Your father hid. He hid in his office, grousing about money, scratching at his war memoir. He hid out in the ice factory down on the wharf. He haunted dark men’s clubs, and the corners of hotel lobbies beneath dimmed lamps. He hid in his room, asleep beneath the woolen sheets or pacing—step, click, step, click—long into the night rehearsing for debates he would never engage. Our flank WAS guarded at Spring Hill! That was HUMAN error…. He came to me always deep in the night. The wraiths subsided only then, and he could concentrate on me and on him, on our bodies, on our sharp angles and sweet tingling, on the warm and furious thing of us! If your father had been home more, if he had not secreted himself away until the middle of the night, I might have had fewer of you children. But those were the moments allotted to me, a
nd I craved them whatever pain and exhaustion they might bring later.
Now we are alone together nearly every moment, except when one of you children crashes into the room chasing a wayward grasshopper, or when we all walk along the levee and spot the lights of the riverboats twinkling away up the river toward cities I’ve never seen. It’s an awfully unsettling idea: that there are people who will live and die without ever being aware of you. John would have said this was his greatest wish, but in fact it was quite the opposite. He had known fame and he had known infamy, and he had lost the power to reject either, especially for perfect anonymity
I, however, have become glad of anonymity, if only because it protects me from the chaos, silliness, and violence of my city. Even my old friends talk of nothing but whiteness, of the indignity of deferring to Yankee governors and the humiliation of our men. Our white men. We have governments and shadow governments now, each claiming sovereignty and willing to enforce it by club and pistol. They brawl on Canal Street, gouging eyes, burning posters, and overturning horse carts for barricades. The gens de couleur, the octoroons and quadroons, always the picture of mystery, elegance, and desire, are now merely nigger mammies. All negroes are now possessed of pop eyes, swollen lips, and bent spines, if the newspapers and their artists are to be believed.
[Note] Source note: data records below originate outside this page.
$ cat src/rtl/tick_period_monitor_pkg.sv
`default_nettype none
// ---------------------------------------------------------------------------
// Module : tick_mon_pkg
// Brief  : Shared types and default constants for tick_period_monitor.
// Rev    : 1.0  initial release
// ---------------------------------------------------------------------------
package tick_mon_pkg;

  // Monitor state: waiting for first tick, acquiring good gaps, locked
  typedef enum logic [1:0] {
    ST_IDLE = 2'd0,
    ST_ACQ  = 2'd1,
    ST_LOCK = 2'd2
  } tm_state_t;

  localparam int DEF_PERIOD = 5001;
  localparam int DEF_TOL    = 2;
  localparam int DEF_CBITS  = 14;
  localparam int DEF_LOCK_N = 3;
  localparam int DEF_EVBITS = 8;

  // Width of the good-gap run counter; must be able to hold LOCK_N
  function automatic int run_bits(input int lock_n);
    return (lock_n < 1) ? 1 : $clog2(lock_n + 1);
  endfunction

endpackage
`default_nettype wire

$ cat src/rtl/tick_period_monitor_if.sv
`default_nettype none
// ---------------------------------------------------------------------------
// Module : tick_mon_if
// Brief  : Tick input / status output bundle of the tick period monitor.
// Rev    : 1.0  initial release
// ---------------------------------------------------------------------------
interface tick_mon_if #(
  parameter int EVBITS = 8
);
  logic              en;
  logic              tick;
  logic              locked;
  logic              early_err;
  logic              miss_err;
  logic [EVBITS-1:0] tick_cnt;
  logic [EVBITS-1:0] err_cnt;

  // Upstream side: drives enable and tick, observes status
  modport master (
    output en, tick,
    input  locked, early_err, miss_err, tick_cnt, err_cnt
  );

  // Monitor side
  modport slave (
    input  en, tick,
    output locked, early_err, miss_err, tick_cnt, err_cnt
  );
endinterface
`default_nettype wire

$ cat src/rtl/tick_period_monitor_sat_counter.sv
`default_nettype none
// ---------------------------------------------------------------------------
// Module : sat_counter
// Brief  : Up counter that sticks at all-ones; synchronous clear via rst.
// Rev    : 1.0  initial release
// ---------------------------------------------------------------------------
module sat_counter #(
  parameter int W = 8
) (
  input  wire logic         clk,
  input  wire logic         rst,
  input  wire logic         inc,
  output logic [W-1:0]      q
);
  logic [W-1:0] cnt_q;
  logic [W-1:0] cnt_d;

  // Increment unless already at the maximum value
  always_comb begin
    cnt_d = cnt_q;
    if (inc && (cnt_q != {W{1'b1}})) begin
      cnt_d = cnt_q + 1'b1;
    end
  end

  // Count register with synchronous clear
  always_ff @(posedge clk) begin
    if (rst) begin
      cnt_q <= '0;
    end else begin
      cnt_q <= cnt_d;
    end
  end

  assign q = cnt_q;
endmodule
`default_nettype wire

$ cat src/rtl/tick_period_monitor.sv
`default_nettype none
// ---------------------------------------------------------------------------
// Module : tick_period_monitor
// Brief  : Measures gaps between periodic ticks, locks after LOCK_N good
//          gaps, flags early and missing ticks, counts ticks and errors.
// Rev    : 1.0  initial release
// ---------------------------------------------------------------------------
module tick_period_monitor
  import tick_mon_pkg::*;
#(
  parameter int PERIOD = DEF_PERIOD,
  parameter int TOL    = DEF_TOL,
  parameter int CBITS  = DEF_CBITS,
  parameter int LOCK_N = DEF_LOCK_N,
  parameter int EVBITS = DEF_EVBITS
) (
  input  wire logic   clk,
  input  wire logic   rst,
  tick_mon_if.slave   bus
);
  localparam int               RBITS    = run_bits(LOCK_N);
  localparam logic [CBITS-1:0] GAP_LO   = CBITS'(PERIOD - TOL);
  localparam logic [CBITS-1:0] GAP_HI   = CBITS'(PERIOD + TOL);
  localparam logic [CBITS-1:0] GAP_ONE  = CBITS'(1);
  localparam logic [RBITS-1:0] RUN_MAX  = RBITS'(LOCK_N);
  localparam logic [RBITS-1:0] RUN_LAST = RBITS'(LOCK_N - 1);

  if ((PERIOD - TOL) < 1 || (PERIOD + TOL) >= (2 ** CBITS) || LOCK_N < 1) begin : g_param_check
    $error("tick_period_monitor: PERIOD/TOL/CBITS/LOCK_N out of range");
  end

  tm_state_t         state_q, state_d;
  logic [CBITS-1:0]  gap_q, gap_d;
  logic              locked_q, locked_d;
  logic              early_q, early_d;
  logic              miss_q, miss_d;
  logic [EVBITS-1:0] tick_cnt_q, tick_cnt_d;
  logic [RBITS-1:0]  run;
  logic              run_clr;
  logic              run_inc;
  logic [EVBITS-1:0] err_cnt;

  // Next-state, gap counter, run control and error decisions
  always_comb begin
    state_d    = state_q;
    gap_d      = gap_q;
    early_d    = 1'b0;
    miss_d     = 1'b0;
    run_clr    = 1'b0;
    run_inc    = 1'b0;
    tick_cnt_d = tick_cnt_q;

    if (bus.en && bus.tick) begin
      tick_cnt_d = tick_cnt_q + 1'b1;
    end

    if (!bus.en) begin
      state_d = ST_IDLE;
      gap_d   = '0;
      run_clr = 1'b1;
    end else begin
      case (state_q)
        ST_IDLE: begin
          gap_d   = '0;
          run_clr = 1'b1;
          if (bus.tick) begin
            state_d = ST_ACQ;
            gap_d   = GAP_ONE;
          end
        end
        ST_ACQ, ST_LOCK: begin
          if (bus.tick) begin
            // Every tick restarts the gap measurement
            gap_d = GAP_ONE;
            if (gap_q < GAP_LO) begin
              early_d = 1'b1;
              run_clr = 1'b1;
              state_d = ST_ACQ;
            end else begin
              run_inc = (run != RUN_MAX);
              if (state_q == ST_ACQ && run == RUN_LAST) begin
                state_d = ST_LOCK;
              end
            end
          end else if (gap_q >= GAP_HI) begin
            miss_d  = 1'b1;
            state_d = ST_IDLE;
            gap_d   = '0;
            run_clr = 1'b1;
          end else begin
            gap_d = gap_q + 1'b1;
          end
        end
        default: begin
          state_d = ST_IDLE;
          gap_d   = '0;
          run_clr = 1'b1;
        end
      endcase
    end

    locked_d = (state_d == ST_LOCK);
  end

  // State, gap, tick count and registered status outputs
  always_ff @(posedge clk) begin
    if (rst) begin
      state_q    <= ST_IDLE;
      gap_q      <= '0;
      locked_q   <= 1'b0;
      early_q    <= 1'b0;
      miss_q     <= 1'b0;
      tick_cnt_q <= '0;
    end else begin
      state_q    <= state_d;
      gap_q      <= gap_d;
      locked_q   <= locked_d;
      early_q    <= early_d;
      miss_q     <= miss_d;
      tick_cnt_q <= tick_cnt_d;
    end
  end

  sat_counter #(.W(RBITS)) u_run_cnt (
    .clk (clk),
    .rst (rst | run_clr),
    .inc (run_inc),
    .q   (run)
  );

  sat_counter #(.W(EVBITS)) u_err_cnt (
    .clk (clk),
    .rst (rst),
    .inc (early_d | miss_d),
    .q   (err_cnt)
  );

  assign bus.locked    = locked_q;
  assign bus.early_err = early_q;
  assign bus.miss_err  = miss_q;
  assign bus.tick_cnt  = tick_cnt_q;
  assign bus.err_cnt   = err_cnt;
endmodule
`default_nettype wire

$ cat src/flat_wrapper.sv
// flat-port wrapper written by rule: the top's interface ports become plain ports
module tick_period_monitor_flat import tick_mon_pkg::*;
#(
  parameter int PERIOD = DEF_PERIOD,
  parameter int TOL    = DEF_TOL,
  parameter int CBITS  = DEF_CBITS,
  parameter int LOCK_N = DEF_LOCK_N,
  parameter int EVBITS = DEF_EVBITS
)
  (clk, rst, bus_en, bus_tick, bus_locked, bus_early_err, bus_miss_err, bus_tick_cnt, bus_err_cnt);
  tick_mon_if #(.EVBITS(EVBITS)) bus_i ();
  input  wire logic clk;
  input  wire logic rst;
  input wire logic [$bits(bus_i.en)-1:0] bus_en;
  input wire logic [$bits(bus_i.tick)-1:0] bus_tick;
  output wire logic [$bits(bus_i.locked)-1:0] bus_locked;
  output wire logic [$bits(bus_i.early_err)-1:0] bus_early_err;
  output wire logic [$bits(bus_i.miss_err)-1:0] bus_miss_err;
  output wire logic [$bits(bus_i.tick_cnt)-1:0] bus_tick_cnt;
  output wire logic [$bits(bus_i.err_cnt)-1:0] bus_err_cnt;
  assign bus_i.en = bus_en;
  assign bus_i.tick = bus_tick;
  assign bus_locked = bus_i.locked;
  assign bus_early_err = bus_i.early_err;
  assign bus_miss_err = bus_i.miss_err;
  assign bus_tick_cnt = bus_i.tick_cnt;
  assign bus_err_cnt = bus_i.err_cnt;
  tick_period_monitor #(.PERIOD(PERIOD), .TOL(TOL), .CBITS(CBITS), .LOCK_N(LOCK_N), .EVBITS(EVBITS)) u_core (.clk(clk), .rst(rst), .bus(bus_i));
endmodule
Occasionally they must be purged, the negroes, and so they are rousted, trussed up, beaten, toyed with, burnt, or worse. And afterward, when the muttering hobos are picking over the remains of the negro cottages and plucking out pairs of pants, some bright cuff links, a ladle—my people scurry back to their parlors and recite the litany of purity, of whiteness: Father and Grandfather and Great-grandfather never dallied with the coloreds, Mother is pedigreed back to Charles Martel himself, and we have maintained this purity at great sacrifice for the good of our race, we have no coloreds in the henhouse, Amen. I say bah. I know no such purity. I see the negro in every face, every big dark eye and thick black head of hair, and in every long and graceful hand picking out études on the piano.